=== What is expected ===
Scan the records for the word "open". Return each line where it is found.

*** Extracted records Section Begins ***

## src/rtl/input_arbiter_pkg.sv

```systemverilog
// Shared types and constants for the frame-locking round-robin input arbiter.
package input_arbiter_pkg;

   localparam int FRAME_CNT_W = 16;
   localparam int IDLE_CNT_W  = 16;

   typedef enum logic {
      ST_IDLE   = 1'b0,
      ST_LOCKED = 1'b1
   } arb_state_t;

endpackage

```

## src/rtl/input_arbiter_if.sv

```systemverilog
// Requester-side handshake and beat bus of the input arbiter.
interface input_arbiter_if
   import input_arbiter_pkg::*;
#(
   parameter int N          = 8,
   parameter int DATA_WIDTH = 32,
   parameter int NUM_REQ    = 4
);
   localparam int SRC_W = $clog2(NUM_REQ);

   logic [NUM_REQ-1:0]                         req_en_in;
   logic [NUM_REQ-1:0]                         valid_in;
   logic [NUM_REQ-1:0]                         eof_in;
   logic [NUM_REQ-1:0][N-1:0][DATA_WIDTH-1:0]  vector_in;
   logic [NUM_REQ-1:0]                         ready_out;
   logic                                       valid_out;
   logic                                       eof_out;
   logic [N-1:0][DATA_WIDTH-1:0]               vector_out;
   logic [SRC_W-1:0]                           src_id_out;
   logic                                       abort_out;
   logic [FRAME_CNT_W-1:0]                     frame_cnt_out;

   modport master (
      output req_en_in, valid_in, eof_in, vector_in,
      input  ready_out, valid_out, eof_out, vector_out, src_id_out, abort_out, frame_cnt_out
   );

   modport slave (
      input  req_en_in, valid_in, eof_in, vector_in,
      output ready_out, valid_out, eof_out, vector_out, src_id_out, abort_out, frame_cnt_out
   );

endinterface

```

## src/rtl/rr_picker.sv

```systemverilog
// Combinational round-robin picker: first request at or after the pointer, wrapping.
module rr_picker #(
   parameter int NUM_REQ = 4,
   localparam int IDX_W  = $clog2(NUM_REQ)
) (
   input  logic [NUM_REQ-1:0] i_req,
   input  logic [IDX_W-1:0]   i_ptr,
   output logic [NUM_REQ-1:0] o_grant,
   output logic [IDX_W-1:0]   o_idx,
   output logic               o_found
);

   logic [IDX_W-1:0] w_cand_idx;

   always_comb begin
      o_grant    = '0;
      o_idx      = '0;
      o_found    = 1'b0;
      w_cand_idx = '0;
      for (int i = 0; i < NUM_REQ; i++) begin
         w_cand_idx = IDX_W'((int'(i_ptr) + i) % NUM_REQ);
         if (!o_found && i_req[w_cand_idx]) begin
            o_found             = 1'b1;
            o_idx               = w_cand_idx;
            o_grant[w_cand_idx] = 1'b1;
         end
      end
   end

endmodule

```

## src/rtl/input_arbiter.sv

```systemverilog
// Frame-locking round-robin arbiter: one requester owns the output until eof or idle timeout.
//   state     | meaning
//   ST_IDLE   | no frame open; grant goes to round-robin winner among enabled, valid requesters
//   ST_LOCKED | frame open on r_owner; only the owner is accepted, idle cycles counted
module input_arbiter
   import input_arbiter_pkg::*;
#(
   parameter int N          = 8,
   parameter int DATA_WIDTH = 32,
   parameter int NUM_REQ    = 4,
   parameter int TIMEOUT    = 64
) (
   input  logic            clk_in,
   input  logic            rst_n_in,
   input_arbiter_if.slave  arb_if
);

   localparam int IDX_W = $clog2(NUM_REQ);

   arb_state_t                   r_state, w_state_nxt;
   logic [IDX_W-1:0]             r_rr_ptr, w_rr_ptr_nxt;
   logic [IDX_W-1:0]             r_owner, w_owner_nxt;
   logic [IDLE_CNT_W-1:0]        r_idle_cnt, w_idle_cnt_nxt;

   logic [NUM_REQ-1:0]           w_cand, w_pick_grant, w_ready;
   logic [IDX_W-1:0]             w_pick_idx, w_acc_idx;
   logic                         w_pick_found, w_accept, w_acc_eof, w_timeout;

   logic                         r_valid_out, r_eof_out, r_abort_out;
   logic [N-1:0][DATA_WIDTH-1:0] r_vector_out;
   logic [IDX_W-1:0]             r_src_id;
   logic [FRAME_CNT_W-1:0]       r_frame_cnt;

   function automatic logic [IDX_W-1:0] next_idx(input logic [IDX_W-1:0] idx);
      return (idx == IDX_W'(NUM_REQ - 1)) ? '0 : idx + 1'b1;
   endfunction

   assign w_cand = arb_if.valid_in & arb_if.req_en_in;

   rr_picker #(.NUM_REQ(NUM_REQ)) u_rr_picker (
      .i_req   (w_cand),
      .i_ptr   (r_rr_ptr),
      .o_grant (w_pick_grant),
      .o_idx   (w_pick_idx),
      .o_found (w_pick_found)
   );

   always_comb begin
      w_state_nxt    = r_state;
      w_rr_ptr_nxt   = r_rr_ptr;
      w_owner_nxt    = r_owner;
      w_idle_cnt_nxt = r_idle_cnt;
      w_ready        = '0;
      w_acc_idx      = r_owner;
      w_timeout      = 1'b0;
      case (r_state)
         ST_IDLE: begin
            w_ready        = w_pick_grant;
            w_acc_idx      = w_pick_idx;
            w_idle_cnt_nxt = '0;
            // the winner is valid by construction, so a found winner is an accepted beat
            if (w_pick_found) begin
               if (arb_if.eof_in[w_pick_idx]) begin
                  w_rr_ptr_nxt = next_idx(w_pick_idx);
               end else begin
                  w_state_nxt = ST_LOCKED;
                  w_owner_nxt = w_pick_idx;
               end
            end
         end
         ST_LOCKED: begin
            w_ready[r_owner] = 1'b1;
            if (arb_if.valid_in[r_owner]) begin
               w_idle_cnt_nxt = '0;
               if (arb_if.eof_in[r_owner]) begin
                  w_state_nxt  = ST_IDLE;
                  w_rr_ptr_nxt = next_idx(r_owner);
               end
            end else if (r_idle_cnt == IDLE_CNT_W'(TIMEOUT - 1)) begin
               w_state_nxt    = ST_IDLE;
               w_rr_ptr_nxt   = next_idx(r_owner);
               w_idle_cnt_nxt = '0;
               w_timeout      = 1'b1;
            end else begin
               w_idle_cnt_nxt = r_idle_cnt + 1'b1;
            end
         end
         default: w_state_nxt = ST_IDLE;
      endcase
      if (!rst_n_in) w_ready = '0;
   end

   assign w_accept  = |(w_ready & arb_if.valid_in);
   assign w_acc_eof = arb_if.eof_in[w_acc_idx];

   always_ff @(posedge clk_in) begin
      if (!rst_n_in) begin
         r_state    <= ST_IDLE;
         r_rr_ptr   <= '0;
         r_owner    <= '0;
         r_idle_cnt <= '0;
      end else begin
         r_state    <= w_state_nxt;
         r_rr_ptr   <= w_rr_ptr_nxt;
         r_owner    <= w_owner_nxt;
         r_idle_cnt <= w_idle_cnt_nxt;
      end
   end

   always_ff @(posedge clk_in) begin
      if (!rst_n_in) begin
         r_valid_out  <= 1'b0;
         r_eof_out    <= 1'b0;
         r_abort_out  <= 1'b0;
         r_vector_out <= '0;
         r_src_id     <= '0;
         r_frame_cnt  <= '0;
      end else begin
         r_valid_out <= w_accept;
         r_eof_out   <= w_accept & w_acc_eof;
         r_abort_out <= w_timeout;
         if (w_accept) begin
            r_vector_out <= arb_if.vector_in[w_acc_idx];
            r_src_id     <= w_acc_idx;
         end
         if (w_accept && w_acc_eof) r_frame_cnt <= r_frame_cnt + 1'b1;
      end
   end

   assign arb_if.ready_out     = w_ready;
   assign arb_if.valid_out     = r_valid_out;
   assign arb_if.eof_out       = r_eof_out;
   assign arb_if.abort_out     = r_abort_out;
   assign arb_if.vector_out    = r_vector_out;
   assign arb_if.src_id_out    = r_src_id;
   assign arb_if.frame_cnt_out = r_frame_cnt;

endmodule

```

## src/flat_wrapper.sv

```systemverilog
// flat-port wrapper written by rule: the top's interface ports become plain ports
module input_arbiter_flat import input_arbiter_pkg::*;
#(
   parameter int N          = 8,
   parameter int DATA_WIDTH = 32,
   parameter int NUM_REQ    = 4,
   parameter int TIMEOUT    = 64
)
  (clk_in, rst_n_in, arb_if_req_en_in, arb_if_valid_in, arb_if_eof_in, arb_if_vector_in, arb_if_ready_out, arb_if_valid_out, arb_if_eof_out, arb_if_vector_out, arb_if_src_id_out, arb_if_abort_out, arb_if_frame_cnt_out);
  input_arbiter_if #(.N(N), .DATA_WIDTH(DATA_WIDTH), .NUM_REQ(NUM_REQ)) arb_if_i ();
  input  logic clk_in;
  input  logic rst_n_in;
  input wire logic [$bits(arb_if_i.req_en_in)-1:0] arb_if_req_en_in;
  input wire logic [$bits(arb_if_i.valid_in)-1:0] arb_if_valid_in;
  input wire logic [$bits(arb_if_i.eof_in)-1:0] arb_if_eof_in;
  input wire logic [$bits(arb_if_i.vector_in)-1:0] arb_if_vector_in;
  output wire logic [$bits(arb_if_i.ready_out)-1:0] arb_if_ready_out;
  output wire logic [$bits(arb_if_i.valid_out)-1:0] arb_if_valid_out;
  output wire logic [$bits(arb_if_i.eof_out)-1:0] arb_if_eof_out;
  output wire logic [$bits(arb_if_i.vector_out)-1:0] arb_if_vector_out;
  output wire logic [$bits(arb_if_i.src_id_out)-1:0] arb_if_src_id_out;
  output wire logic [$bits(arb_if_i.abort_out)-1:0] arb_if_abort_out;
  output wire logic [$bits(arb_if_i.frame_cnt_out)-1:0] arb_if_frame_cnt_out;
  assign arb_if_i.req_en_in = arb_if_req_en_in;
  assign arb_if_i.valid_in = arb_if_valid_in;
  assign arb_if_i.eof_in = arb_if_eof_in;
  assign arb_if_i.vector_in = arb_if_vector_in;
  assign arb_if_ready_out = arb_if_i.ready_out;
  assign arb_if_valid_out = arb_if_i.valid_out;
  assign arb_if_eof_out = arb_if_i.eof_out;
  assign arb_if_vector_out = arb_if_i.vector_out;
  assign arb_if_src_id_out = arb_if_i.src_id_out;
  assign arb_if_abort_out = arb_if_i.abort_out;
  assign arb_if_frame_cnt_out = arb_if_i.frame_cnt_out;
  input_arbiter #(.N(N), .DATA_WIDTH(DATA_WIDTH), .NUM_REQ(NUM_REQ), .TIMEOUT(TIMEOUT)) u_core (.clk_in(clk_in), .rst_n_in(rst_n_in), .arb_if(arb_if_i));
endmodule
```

*** Extracted records Section Ends ***

=== Result for this task ===
//   ST_IDLE   | no frame open; grant goes to round-robin winner among enabled, valid requesters
//   ST_LOCKED | frame open on r_owner; only the owner is accepted, idle cycles counted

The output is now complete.